By Josh Kovner
The Hartford Courant
DANBURY, Conn. — A patient with a swallowing disorder choked on a meatball after a nurse briefly left a dinner tray unattended at the Danbury Health Care Center in January, the state Department of Public Health reported Monday morning.
The facility was fined $1,040, out of a maximum state fine of $3,000, and ordered to submit a plan of correction.
The patient was transported by ambulance to a hospital on Jan. 27 and was pronounced dead the following day, according to DPH records. The cause of death was listed as aspiration leading to hypoxic encephalopathy — a lack of oxygen to the brain. A seizure disorder and laryngeal cancer were noted as underlying causes.

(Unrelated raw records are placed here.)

From an optimization exercise on the open Yosys and OpenROAD flow, aimed at small area; shortcuts taken in it are not production practice.
The RTL was checked by simulation tests, not by an equivalence proof against the original design.
Power and IR drop assume default switching activity.

## north
==> flow/design.v (excerpt) <==
module acceptance_temperature_tuner (
    input  logic        i_clk,
    input  logic        i_rst_n,
    input  logic        i_in_valid,
    output logic        o_in_ready,
    input  logic        i_in_kind,
    input  logic [31:0] i_in_start_temp,
    input  logic [16:0] i_in_measured_pct,
    output logic        o_out_valid,
    input  logic        i_out_ready,
    output logic [31:0] o_out_run_temp,
    output logic [31:0] o_out_end_temp,
    output logic [23:0] o_out_run_length,
    output logic [1:0]  o_out_status,
    input  logic        i_cfg_valid,
    output logic        o_cfg_ready,
    input  logic [2:0]  i_cfg_index,
    input  logic [31:0] i_cfg_data
);
For scale: roughly 1200 cells after synthesis.
export LEC_CHECK = 0
export CAP_MARGIN = 20
export CORE_MARGIN = 2
export CORE_UTILIZATION = 60
export CTS_BUF_LIST = sky130_fd_sc_hd__clkbuf_8
export CTS_CLUSTER_DIAMETER = 120
export CTS_CLUSTER_SIZE = 15
export SLEW_MARGIN = 20
create_clock -name core_clock -period 10.0 [get_ports {i_clk}]
standard.sh (not shown) runs the stock make flow with config.mk's settings and CLKGATE_MAP_FILE= SYNTH_SCRIPT=/design/flow/synth_recipe.tcl, a recipe that flattens the netlist after the stock synthesis.
==> flow/flow/run.sh <==
#!/bin/bash
# The standard layout (standard.sh: ORFS synthesis to finish), except that
# the port buffers are made from the smallest buffer cell instead of the
# clkdlybuf4s50_1 that buffer_ports picks by default. Every port still gets a
# buffer. ORFS writes each step's log under orfs/logs; the make output goes
# to standard.log here.
set -o pipefail
export BUFFER_PORTS_ARGS="-buffer_cell sky130_fd_sc_hd__buf_1"
bash standard.sh > standard.log 2>&1
The following lists how south was set up differently from north:
-- flow/config.mk --
<<< north, line 8
export CAP_MARGIN = 20
>>> south, line 8
export CAP_MARGIN = 0
<<< north, line 11
export CTS_BUF_LIST = sky130_fd_sc_hd__clkbuf_8
export CTS_CLUSTER_DIAMETER = 120
export CTS_CLUSTER_SIZE = 15
export SLEW_MARGIN = 20
>>> south, line 11
export CTS_BUF_LIST = sky130_fd_sc_hd__clkbuf_16
export CTS_CLUSTER_DIAMETER = 70
export CTS_CLUSTER_SIZE = 25
export SLEW_MARGIN = 0
Findings:
Reported for north and south, number of failing setup endpoints in the final timing report turned out identical to the last digit. Sort north and south by number of clock buffers in the layout asc -> top: south. The flip-flop and latch share of the layout cell area in south sits 0.75 points below the value recorded for north. Against north as the reference, south delivers a higher total power. south ended with less part of the cycle the worst path needs than north. On post-synthesis to final-layout area growth: south sits above north. north and south ended up with roughly the same final worst hold slack.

Choking deaths in nursing homes have been the subject of increased training and safety bulletins from the Office of Protection and Advocacy for Persons With Disabilities for the last 12 years – but the incidents still occur. There were concentrations of choking deaths in the middle of the last decade and in 2012.
DPH inspectors said the Danbury patient’s medication and treatment records did not reflect the patient’s diagnosis of dysphagia — difficulty in swallowing — and risk of aspiration.

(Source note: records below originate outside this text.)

This design comes from an exercise in tuning for small area on the open sky130 flow, not from production work.
Function was checked by simulation only, so behaviour that the tests miss may differ from the original.
Power figures rest on the tool's default switching activity, not on a simulated workload.

==> build 10: inputs <==
==> flow/design.v (excerpt) <==
module conv_sample_mem (
  input  logic                    clk,
  input  logic                    rst,
  input  logic                    ena,
  input  logic                    wr,
  input  logic                    rd,
  input  conv_mem_pkg::pix_addr_t addr,
  input  conv_mem_pkg::pixel_t    pixel,
  output conv_mem_pkg::window_t   window,
  output logic                    window_valid,
  output logic                    ack
);
Settings: LEC_CHECK=0, CAP_MARGIN=20, CORE_MARGIN=2, CORE_UTILIZATION=65, CTS_CLUSTER_DIAMETER=80, CTS_CLUSTER_SIZE=30, PLACE_DENSITY=0.8, SETUP_SLACK_MARGIN=0.25, SLEW_MARGIN=20, SYNTH_HIERARCHICAL=1; clock period 6.0 ns.
standard.sh (not shown) runs the stock make flow with config.mk's settings and CLKGATE_MAP_FILE= SYNTH_SCRIPT=/design/flow/synth_recipe.tcl, a recipe that flattens the netlist after the stock synthesis.
==> flow/flow/run.sh <==
#!/bin/bash
# The standard layout (standard synthesis unchanged), except that the
# port buffers are plain buf_1 cells instead of the delay buffer that
# buffer_ports picks by default, and that clock tree synthesis inserts no
# dummy loads (same clustering as config.mk's CTS_CLUSTER_* settings).
# make's full output goes to flow_make.log.
set -euo pipefail
cd "$(dirname "$0")/.."
bash standard.sh "BUFFER_PORTS_ARGS=-buffer_cell sky130_fd_sc_hd__buf_1" \
  "CTS_ARGS=-sink_clustering_enable -repair_clock_nets -sink_clustering_size 30 -sink_clustering_max_diameter 80 -dont_use_dummy_load" \
  finish > flow_make.log 2>&1
==> build 21: changes against build 10 <==
==> flow/flow/run.sh (replaced) <==
#!/bin/bash
# The standard layout (standard synthesis unchanged), except that the
# port buffers are plain buf_2 cells instead of the delay buffer that
# buffer_ports picks by default. make's full output goes to flow_make.log.
set -euo pipefail
cd "$(dirname "$0")/.."
bash standard.sh "BUFFER_PORTS_ARGS=-buffer_cell sky130_fd_sc_hd__buf_2" finish > flow_make.log 2>&1
--- a/flow/config.mk
+++ b/flow/config.mk
@@ -9,6 +9,6 @@
 export CORE_MARGIN = 2
-export CORE_UTILIZATION = 65
+export CORE_UTILIZATION = 75
 export CTS_CLUSTER_DIAMETER = 80
 export CTS_CLUSTER_SIZE = 30
-export PLACE_DENSITY = 0.8
+export PLACE_DENSITY = 0.9
 export SETUP_SLACK_MARGIN = 0.25
==> qor.txt <==
RR Endpoint -> img[117][1]
outcome -> no timing/DRC/antenna violations
Final clock-cell share -> 2.459%
GRT met2 Usage -> 54.16%
Util after Layout -> 71.03%
Tap Cells -> 837
R2R Setup Slk -> 3240 ps
The numbers above come from build 10.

At 5:40 p.m. on Jan. 27, a licensed practical nurse placed the evening meal tray on a bedside table in front of the resident. The nurse did not uncover the entree or set up the tray, the DPH inspection report states.
The nurse “returned to the medication cart outside (the resident’s) room to prepare the resident’s evening medications. Upon return to the room, the (resident) was lying on the bed, unresponsive,” the inspectors reported.
At the hospital, a meatball was removed from the patient’s airway, the report states.
The meatball was three-quarters to one-inch in diameter, the DPH inspectors said.
The Danbury center’s food-service director told investigators that the kitchen staff wasn’t responsible for cutting up meatballs. The resident’s diet plan included cut-up meats.
The nurse who served the meal acknowledged “that the problem of dysphagia should have been recorded on the eating and nutrition section of the resident evaluation form,” the DPH report said.
Between February and December 2012, at least five patients died as a result of choking incidents at Connecticut nursing homes.
On April 29, 2012, a patient on a soft-food diet choked to death on take-out ziti and meatballs delivered directly to the patient’s room at the Meridian Manor nursing home in Waterbury, according to DPH records.